### design/flow/run.sh
#!/bin/bash
# OpenROAD 26Q1-2900-gdf79404cd8, Yosys 0.63+post, stock flow scripts
make -C /OpenROAD-flow-scripts/flow DESIGN_CONFIG=/design/flow/config.mk WORK_HOME=/design/flow/orfs finish
### design/flow/config.mk
export PLATFORM = sky130hd
export DESIGN_NAME = cordic
export DESIGN_NICKNAME = cordic
export VERILOG_FILES = /design/flow/design.v
export SDC_FILE = /design/flow/constraint.sdc
export NUM_CORES = 4
export LEC_CHECK = 1
export CORE_UTILIZATION = 30
### design/flow/constraint.sdc
current_design cordic

set clk_period 25.5
set clk_io_pct 0.2

create_clock -name clk0 -period $clk_period [get_ports {i_clk}]

set non_clock_inputs [all_inputs -no_clocks]
set_input_delay [expr $clk_period * $clk_io_pct] -clock clk0 $non_clock_inputs
set_output_delay [expr $clk_period * $clk_io_pct] -clock clk0 [all_outputs]
### design/flow/design.v
module cordic(
    input signed [WD_EXT+1:0] i_angle,
    input i_clk,
    input i_rst,
    input i_start,
    output signed [WD_EXT+1:0] o_sin,
    output signed [WD_EXT+1:0] o_cos,
    output o_done
);
localparam WD_EXT = 28;
localparam WD_INT = 62;
localparam START_VAL = 64'h26dd3b6a10d79a00;
localparam max_i = 8'd62;
reg signed [WD_INT+1:0] x;
reg signed [WD_INT+1:0] y; 
reg signed [WD_INT+1:0] z; 
reg signed [WD_INT+1:0] angle;
reg done = 1'b0;
assign o_done = done;
assign o_sin = y[(WD_INT):(WD_INT-WD_EXT)];
assign o_cos = x[(WD_INT):(WD_INT-WD_EXT)];
reg [7:0] i = 0;
reg [7:0] state = 8'b0;
localparam 
    s_rst = 8'b0,
    s_work = 8'b1;
wire [WD_INT+1:0] atan [WD_INT:0];
assign atan[0] = 	63'h3243f6a8885a3000;
assign atan[1] = 	63'h1dac670561bb4f00;
assign atan[2] = 	63'hfadbafc96406e80;
assign atan[3] = 	63'h7f56ea6ab0bdb80;
assign atan[4] = 	63'h3feab76e59fbd40;
assign atan[5] = 	63'h1ffd55bba976250;
assign atan[6] = 	63'hfffaaadddb94d8;
assign atan[7] = 	63'h7fff5556eeea5c;
assign atan[8] = 	63'h3fffeaaab7776e;
assign atan[9] = 	63'h1ffffd5555bbbc;
assign atan[10] = 	63'hfffffaaaaadde;
assign atan[11] = 	63'h7fffff555556e;
assign atan[12] = 	63'h3fffffeaaaaaa;
assign atan[13] = 	63'h1ffffffd55554;
assign atan[14] = 	63'hfffffffaaaaa;
assign atan[15] = 	63'h7fffffff5554;
assign atan[16] = 	63'h3fffffffeaaa;
assign atan[17] = 	63'h1ffffffffd54;
assign atan[18] = 	63'hfffffffffaa;
assign atan[19] = 	63'h7fffffffff4;
assign atan[20] = 	63'h3fffffffffe;
assign atan[21] = 	63'h1fffffffffe;
assign atan[22] = 	63'hfffffffffe;
assign atan[23] = 	63'h7ffffffffe;
assign atan[24] = 	63'h3ffffffffe;
assign atan[25] = 	63'h1ffffffffe;
assign atan[26] = 	63'hffffffffe;
assign atan[27] = 	63'h800000000;
assign atan[28] = 	63'h400000000;
assign atan[29] = 	63'h200000000;
assign atan[30] = 	63'h100000000;
assign atan[31] = 	63'h80000000;
assign atan[32] = 	63'h40000000;
assign atan[33] = 	63'h20000000;
assign atan[34] = 	63'h10000000;
assign atan[35] = 	63'h8000000;
assign atan[36] = 	63'h4000000;
assign atan[37] = 	63'h2000000;
assign atan[38] = 	63'h1000000;
assign atan[39] = 	63'h800000;
assign atan[40] = 	63'h400000;
assign atan[41] = 	63'h200000;
assign atan[42] = 	63'h100000;
assign atan[43] = 	63'h80000;
assign atan[44] = 	63'h40000;
assign atan[45] = 	63'h20000;
assign atan[46] = 	63'h10000;
assign atan[47] = 	63'h8000;
assign atan[48] = 	63'h4000;
assign atan[49] = 	63'h2000;
assign atan[50] = 	63'h1000;
assign atan[51] = 	63'h800;
assign atan[52] = 	63'h400;
assign atan[53] = 	63'h200;
assign atan[54] = 	63'h100;
assign atan[55] = 	63'h80;
assign atan[56] = 	63'h40;
assign atan[57] = 	63'h20;
assign atan[58] = 	63'h10;
assign atan[59] = 	63'h8;
assign atan[60] = 	63'h4;
assign atan[61] = 	63'h2;
always @(posedge i_clk) begin
    if(i_rst) begin
        x <= 0;
        y <= 0;
        done <= 0;
        i <= 0;
        state <= s_rst;
    end
    else begin
        case (state)
            s_rst: begin
                if(i_start) begin
                    angle <= i_angle <<< (WD_INT-WD_EXT);
                    state <= s_work;
                    i <= 0;
                    x <= START_VAL;
                    y <= 0;
                    z <= 0;
                    done <= 0;
                end
            end
            s_work: begin
                if (z<=angle) begin
                    z <= z + atan[i];
                    x <= x - (y>>>i);
                    y <= y + (x>>>i);
                end
                else begin
                    z <= z - atan[i];
                    x <= x + (y>>>i);
                    y <= y - (x>>>i);
                end
                i <= i+1;
                if(i == max_i) begin
                    done <= 1'b1;
                    state <= s_rst;
                end
            end
        endcase
    end
end
endmodule
==> impl_metrics.ini <==
; yosys + openroad results
[sta]
fin_worst_skew_ns = 0.06737
min_period_ns = 10.32
rsz0062_at_grt = false
slew_viol_final = 0
finalSetupTns_ns = 0
fin_crit_sh = 0.4046
max_freq_mhz = 96.92
hold_viol = 0
slew_headroom = 0.2647
worst_slew_pin_slew_ns = 1.091
whs_ns = 0.5388
setup_viol = 0

[job]
tool_warnings = 34
max-cap-violations = 0

[logic_synthesis]
syn_inst = 4709
syn_avg_cell_area_um2 = 7.420
synth.most_common_cell = nor2_1
synth_seq_share = 0.1590
mux_area_frac = 0.07262
ys_types = 118
ys_area_mm2 = 0.03494
edf_count = 93
yosys_cells = 4709
ff_type = dfxtp_1
ys.flops = 231
simple_gate_area_frac = 0.2307
async_flop_share = 0
largest_area_cell = ha_1
top_cell_area_share = 0.08272
xor_share = 0.08512
topCombFamilyByArea = AND-OR/OR-AND gates
yosys_warnings = 65
fa_ha_area_frac = 0.08444
topCellsByArea = ha_1 (8.3%), edfxtp_1 (8.0%), dfxtp_1 (7.9%), nor2_1 (5.6%), a21oi_1 (5.2%)
yosys-top-cells-count = nor2_1 (517), a21oi_1 (362), nand2_1 (358)
synthAoiAreaFrac = 0.3042
syn_area_mm2 = 0.03494

[global_routing]
grt_pass1_wl_mm = 258.2
grt_overflow_total = 0
grt.total_usage = 0.3054
grt_max_degree = 58
grt_pass1_vias = 36180
antenna_found_initial = 12

[worst_hold_path]
hold_class = register to register
min_from = x[28]$_SDFFE_PP0N_
whs_endpoint = x[28]$_SDFFE_PP0N_
min_path_cells = 2

[clock_network]
htreeDepth = 2
cts_hold_buf = 0
clockBufferDepth = 3
clk_pin_slew_ns = 0.06
cts_tree = built
clock-sinks = 231
post_cts_buffers = 0
cts_root_buffer = clkbuf_16
cts_resized = 0
cts-buffers-inserted = 34
insertion_delay_ns = 0.64

[run_status]
status = completed

[drt]
drt_pass1_iterations = 6
via_per_inst = 6.240
vias = 38560
drt_iter0_drc = 3854
drc = 0
wl_mm = 180.0
wl_per_cell_um = 29.13
ant_nets = 0

[finish]
final_util = 0.3346
areaGrowthSynthToFinish_pct = 10.08
fin_cells = 6179
drive_gt1_frac = 0.09779

[placement]
place_congestion = 1.151
hpwl_mm = 138.9
dpl.cell_count = 6113
io_buffers = 91

[worst_setup_path]
worstRegToRegCells = 26
cp_max_fo = 57
r2r_end = y[54]$_SDFFE_PP0N_
arrival_ns = 10.82
r2r_start = i[2]$_SDFFE_PP0N_
crit_type = register to register
critPathRequiredTime_ns = 26.00
r2r_setup_slack_ns = 15.18
cp-start-kind = register
endpoint_kind = register

[floorplanning]
initCoreUtil = 0.3039
chipHeight_um = 343.3
ios = 94
rows = 124
die_x_um = 343.3
chipArea_mm2 = 0.1178
core-area_mm2 = 0.1150

[pwr]
power_density_mw_per_mm2 = 123.7
p_leak_nw = 15.32
ir_worst_vdd_uv = 63.45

*Task instructions*:
Nothing should appear in the answer except the lines from the one containing "crit_type = register to register" to the end of the data above, reproduced exactly.

*Result for this task*:
crit_type = register to register
critPathRequiredTime_ns = 26.00
r2r_setup_slack_ns = 15.18
cp-start-kind = register
endpoint_kind = register

[floorplanning]
initCoreUtil = 0.3039
chipHeight_um = 343.3
ios = 94
rows = 124
die_x_um = 343.3
chipArea_mm2 = 0.1178
core-area_mm2 = 0.1150

[pwr]
power_density_mw_per_mm2 = 123.7
p_leak_nw = 15.32
ir_worst_vdd_uv = 63.45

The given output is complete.